No one, not even a pope, has the authority to impose this revolutionary change on Catholics or to regularize divorce and remarriage. Christian marriage cannot be redefined by any human authority. As Pope Pius XI wrote in Casti Connubi:
… [L]et it be repeated as an immutable and inviolable fundamental doctrine that matrimony was not instituted or restored by man but by God; not by man were the laws made to strengthen and confirm and elevate it but by God, the Author of nature, and by Christ Our Lord by Whom nature was redeemed, and hence these laws cannot be subject to any human decrees or to any contrary pact even of the spouses themselves. This is the doctrine of Holy Scripture;[2] this is the constant tradition of the Universal Church; this the solemn definition of the sacred Council of Trent, which declares and establishes from the words of Holy Writ itself that God is the Author of the perpetual stability of the marriage bond, its unity and its firmness.[3]

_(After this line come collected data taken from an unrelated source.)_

This is an optimization exercise on Yosys and OpenROAD, whose aim is small area and a short achievable clock period, not a production implementation.
RTL that was checked went through simulation tests only; none was proved equivalent to the original.
No activity file was given, so power comes from the tool's default toggle rates.

== JK ==
==> flow/design.v (excerpt) <==
module tdisto_accum (
  input  logic        clk,
  input  logic        rst_n,
  input  logic        start,
  input  logic [15:0] tlambda,
  input  logic [31:0] sum_a,
  input  logic        done_a,
  input  logic [31:0] sum_b,
  input  logic        done_b,
  output logic        busy,
  output logic [31:0] disto,
  output logic        disto_valid,
  output logic        err
);
  localparam logic [1:0] S_IDLE = 2'd0;
  localparam logic [1:0] S_ACC  = 2'd1;
  localparam logic [1:0] S_MUL  = 2'd2;
  localparam logic [1:0] S_OUT  = 2'd3;
  function automatic logic [2:0] booth(input logic [2:0] b);
    booth[0] = b[1] ^ b[0];
    booth[1] = (b[2] & ~b[1] & ~b[0]) | (~b[2] & b[1] & b[0]);
    booth[2] = b[2] & ~(b[1] & b[0]);
  endfunction
  logic [1:0]  state_q;
  logic        pend_a_q, pend_b_q;
  logic [4:0]  cnt_q;
  logic        busy_q, disto_valid_q, err_q;
  logic [31:0] disto_q;
  logic [15:0] tl_q;
  logic [2:0]  neg_q, two_q, one_q;
  logic [2:0]  negn_q, twon_q, onen_q;
  logic [31:0] v_q;
  logic [30:0] acc_q;
  logic [3:0]  l_q;
  logic in_acc, in_mul, in_out;
  assign in_acc = (state_q == S_ACC);
  assign in_mul = (state_q == S_MUL);
  assign in_out = (state_q == S_OUT);
  logic consume;
  assign consume = in_acc & pend_a_q & pend_b_q;
  logic        a_wait, b_wait, a_next, b_next;
  logic [31:0] a_op, b_op;
  logic [32:0] diff;
  logic [27:0] dq;
  logic        zq;
  assign a_wait = pend_a_q & ~pend_b_q;
  assign b_wait = pend_b_q & ~pend_a_q;
  assign a_op   = a_wait ? v_q : sum_a;
  assign b_op   = b_wait ? v_q : sum_b;
  assign diff   = {a_op[31], a_op} - {b_op[31], b_op};
  assign a_next = done_a | a_wait;
  assign b_next = done_b | b_wait;
  assign dq     = v_q[27:0];
  assign zq     = v_q[28];
  logic        dneg;
  logic [27:0] mag_x;
  logic        mag_c;
  assign dneg  = dq[27];
  assign mag_x = dq ^ {28{dneg}};
  assign mag_c = dneg & zq;
  ...
Size: about 1800 cells after synthesis, roughly 150 flip-flops, about 120 I/O pins, about 14000 um^2 of cells after synthesis.
clock: 7.0 ns
lec_check: 0
cap_margin: 20
core_margin: 2
core_utilization: 60
setup_slack_margin: 2.8
slew_margin: 20
standard.sh (not shown) runs the stock make flow with config.mk's settings and CLKGATE_MAP_FILE= SYNTH_SCRIPT=/design/flow/synth_recipe.tcl, a recipe that flattens the netlist after the stock synthesis.
==> flow/flow/run.sh <==
#!/bin/bash
# The standard layout, with plain buffers on the ports instead of the
# delay-cell buffers that buffer_ports picks by default.
set -euo pipefail
export BUFFER_PORTS_ARGS="-buffer_cell sky130_fd_sc_hd__buf_1"
bash standard.sh finish > standard_flow.log 2>&1
JK: done, clean on timing, DRC and antenna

And there is no need to impose it because the Church teaching on marital separation in the case of serious division is sufficient to deal with those cases that fall outside the traditional limits of annulments.
Many people have had their marriages taken away from them through involuntary divorce. But to accept divorce and remarriage, even in limited circumstances, would only create more victims. Besides the Church cannot accept them (though it may accept divorced or remarried persons in other circumstances outside the Sacrament of Communion.) To return to Pius XI:
Wherefore, Our predecessor Pius VI of happy memory, writing to the Bishop of Agria, most wisely said: “Hence it is clear that marriage even in the state of nature, and certainly long before it was raised to the dignity of a sacrament, was divinely instituted in such a way that it should carry with it a perpetual and indissoluble bond which cannot therefore be dissolved by any civil law. Therefore although the sacramental element may be absent from a marriage as is the case among unbelievers, still in such a marriage, inasmuch as it is a true marriage there must remain and indeed there does remain that perpetual bond which by divine right is so bound up with matrimony from its first institution that it is not subject to any civil power. And so, whatever marriage is said to be contracted, either it is so contracted that it is really a true marriage, in which case it carries with it that enduring bond which by divine right is inherent in every true marriage; or it is thought to be contracted without that perpetual bond, and in that case there is no marriage, but an illicit union opposed of its very nature to the divine law, which therefore cannot be entered into or maintained.”[34]
35. And if this stability seems to be open to exception, however rare the exception may be, as in the case of certain natural marriages between unbelievers, or amongst Christians in the case of those marriages which though valid have not been consummated, that exception does not depend on the will of men nor on that of any merely human power, but on divine law, of which the only guardian and interpreter is the Church of Christ. However, not even this power can ever affect for any cause whatsoever a Christian marriage which is valid and has been consummated, for as it is plain that here the marriage contract has its full completion, so, by the will of God, there is also the greatest firmness and indissolubility which may not be destroyed by any human authority.